§ Dataset records
**config.mk**
```make
export PLATFORM = sky130hd
export DESIGN_NAME = delay_pipe_n
export DESIGN_NICKNAME = d
export VERILOG_FILES = /design/src/rtl/delay_pipe_pkg.sv /design/src/rtl/delay_stage.sv /design/src/rtl/delay_pipe_n.sv
export SDC_FILE = /design/constraint.sdc
export NUM_CORES = 1
export LEC_CHECK = 0
export ABC_CLOCK_PERIOD_IN_PS = 19500
export CAP_MARGIN = 20
export CORE_UTILIZATION = 64
export CTS_CLUSTER_DIAMETER = 120
export DETAILED_ROUTE_END_ITERATION = 8
export GPL_ROUTABILITY_DRIVEN = 0
export PLACE_DENSITY = 0.86
export SLEW_MARGIN = 15
export SYNTH_ARGS = -nofsm -noshare
export SYNTH_HDL_FRONTEND = slang
export SYNTH_SLANG_ARGS = --single-unit
```
**constraint.sdc**
```tcl
create_clock -name clk -period 19.5 [get_ports clk]
set_input_delay 3.9 -clock clk [delete_from_list [all_inputs] [get_ports clk]]
set_output_delay 3.9 -clock clk [all_outputs]
set_load 0.03 [all_outputs]
```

§ TASK BRIEF
Once you have read the records, write every one of them out again exactly.

§ COMPLETED TASK
**config.mk**
```make
export PLATFORM = sky130hd
export DESIGN_NAME = delay_pipe_n
export DESIGN_NICKNAME = d
export VERILOG_FILES = /design/src/rtl/delay_pipe_pkg.sv /design/src/rtl/delay_stage.sv /design/src/rtl/delay_pipe_n.sv
export SDC_FILE = /design/constraint.sdc
export NUM_CORES = 1
export LEC_CHECK = 0
export ABC_CLOCK_PERIOD_IN_PS = 19500
export CAP_MARGIN = 20
export CORE_UTILIZATION = 64
export CTS_CLUSTER_DIAMETER = 120
export DETAILED_ROUTE_END_ITERATION = 8
export GPL_ROUTABILITY_DRIVEN = 0
export PLACE_DENSITY = 0.86
export SLEW_MARGIN = 15
export SYNTH_ARGS = -nofsm -noshare
export SYNTH_HDL_FRONTEND = slang
export SYNTH_SLANG_ARGS = --single-unit
```
**constraint.sdc**
```tcl
create_clock -name clk -period 19.5 [get_ports clk]
set_input_delay 3.9 -clock clk [delete_from_list [all_inputs] [get_ports clk]]
set_output_delay 3.9 -clock clk [all_outputs]
set_load 0.03 [all_outputs]
```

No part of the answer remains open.